Information Extraction, Named Entity Recognition (NER)

Example Data

The goal of NER is to assign a categorical label to each token (or word) in a sentence. The data format consists of a sentence and a corresponding sequence of labels.

A common labeling format is the IOB2 scheme:

B-TYPE: The Beginning of an entity of a certain TYPE (e.g., B-PER for Person).
I-TYPE: Inside an entity of a certain TYPE. Used for entities that span multiple tokens.
O: Outside of any entity.
Input Text: "Barack Obama was born in Hawaii."
Tokenized Input: ["Barack", "Obama", "was", "born", "in", "Hawaii", "."]
Target Labels: [B-PER, I-PER, O, O, O, B-LOC, O]

Use Case Scenario

The goal is to identify and pull out structured data (entities like people, organizations, dates, etc.) from unstructured, plain text.

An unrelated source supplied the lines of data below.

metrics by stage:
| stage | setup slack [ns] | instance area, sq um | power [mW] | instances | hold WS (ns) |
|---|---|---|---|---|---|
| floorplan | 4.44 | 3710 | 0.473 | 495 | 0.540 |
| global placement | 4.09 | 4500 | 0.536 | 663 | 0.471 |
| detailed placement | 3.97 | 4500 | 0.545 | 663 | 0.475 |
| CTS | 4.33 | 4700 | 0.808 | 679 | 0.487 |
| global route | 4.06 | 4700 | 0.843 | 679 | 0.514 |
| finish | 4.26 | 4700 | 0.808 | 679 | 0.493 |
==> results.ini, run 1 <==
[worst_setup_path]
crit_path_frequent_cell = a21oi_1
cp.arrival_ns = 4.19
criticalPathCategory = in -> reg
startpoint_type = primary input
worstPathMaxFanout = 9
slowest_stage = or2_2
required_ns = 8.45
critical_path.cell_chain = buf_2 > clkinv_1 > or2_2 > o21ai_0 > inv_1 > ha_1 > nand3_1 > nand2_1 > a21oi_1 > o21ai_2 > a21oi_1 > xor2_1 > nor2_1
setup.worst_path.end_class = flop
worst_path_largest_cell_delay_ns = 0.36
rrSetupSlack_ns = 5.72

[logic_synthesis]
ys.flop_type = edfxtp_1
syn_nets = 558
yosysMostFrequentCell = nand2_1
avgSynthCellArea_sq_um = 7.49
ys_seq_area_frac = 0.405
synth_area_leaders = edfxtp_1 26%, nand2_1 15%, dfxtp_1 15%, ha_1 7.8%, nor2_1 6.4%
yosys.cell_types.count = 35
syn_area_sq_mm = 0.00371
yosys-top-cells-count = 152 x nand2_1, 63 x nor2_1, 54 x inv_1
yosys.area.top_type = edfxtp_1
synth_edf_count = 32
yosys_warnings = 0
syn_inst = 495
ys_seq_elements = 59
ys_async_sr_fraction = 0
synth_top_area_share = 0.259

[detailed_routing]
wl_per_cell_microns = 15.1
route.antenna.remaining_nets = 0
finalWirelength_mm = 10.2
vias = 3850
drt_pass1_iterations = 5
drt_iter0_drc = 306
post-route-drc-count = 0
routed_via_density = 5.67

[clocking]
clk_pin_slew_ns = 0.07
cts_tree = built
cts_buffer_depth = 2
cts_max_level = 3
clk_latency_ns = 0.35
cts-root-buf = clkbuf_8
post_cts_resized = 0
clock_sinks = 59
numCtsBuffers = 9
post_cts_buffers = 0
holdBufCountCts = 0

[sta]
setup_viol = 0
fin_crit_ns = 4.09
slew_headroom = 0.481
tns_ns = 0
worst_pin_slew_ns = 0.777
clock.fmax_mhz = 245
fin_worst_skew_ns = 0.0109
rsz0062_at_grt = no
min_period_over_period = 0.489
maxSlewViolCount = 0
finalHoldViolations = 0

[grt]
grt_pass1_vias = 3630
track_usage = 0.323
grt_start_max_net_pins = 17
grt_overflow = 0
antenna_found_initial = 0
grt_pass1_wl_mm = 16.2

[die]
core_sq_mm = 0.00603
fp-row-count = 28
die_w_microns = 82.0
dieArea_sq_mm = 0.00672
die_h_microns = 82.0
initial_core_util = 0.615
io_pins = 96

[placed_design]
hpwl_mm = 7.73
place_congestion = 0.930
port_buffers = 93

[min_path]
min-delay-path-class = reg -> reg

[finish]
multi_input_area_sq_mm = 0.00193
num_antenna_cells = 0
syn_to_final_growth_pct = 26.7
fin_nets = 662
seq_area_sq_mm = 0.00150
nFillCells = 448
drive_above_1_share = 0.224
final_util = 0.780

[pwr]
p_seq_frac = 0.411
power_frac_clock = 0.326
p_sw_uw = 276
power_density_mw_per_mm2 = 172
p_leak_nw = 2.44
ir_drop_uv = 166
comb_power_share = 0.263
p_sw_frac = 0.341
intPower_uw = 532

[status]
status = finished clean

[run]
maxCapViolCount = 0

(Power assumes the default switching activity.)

An HR system processing a resume:
- Input: "Worked as a software engineer at Google from 2019 to 2022."
- System Extracts: {"Job Title": "software engineer", "Organization": "Google", "Start Date": "2019", "End Date": "2022"}
News analysis: Scanning thousands of articles to identify which companies are mentioned in relation to which locations.
Medical records: Automatically extracting patient names, prescribed medications, and diagnoses from a doctor’s notes.
How It Works: A Mini-Tutorial (Encoder-Only)

NER is a quintessential task for Encoder-Only models like BERT. The model needs to understand the full context of a word before it can classify it.

Why Encoders are Ideal for NER

The key is bi-directional context. To know if the word “Washington” refers to a person (B-PER) or a location (B-LOC), you need to see the words that come after it.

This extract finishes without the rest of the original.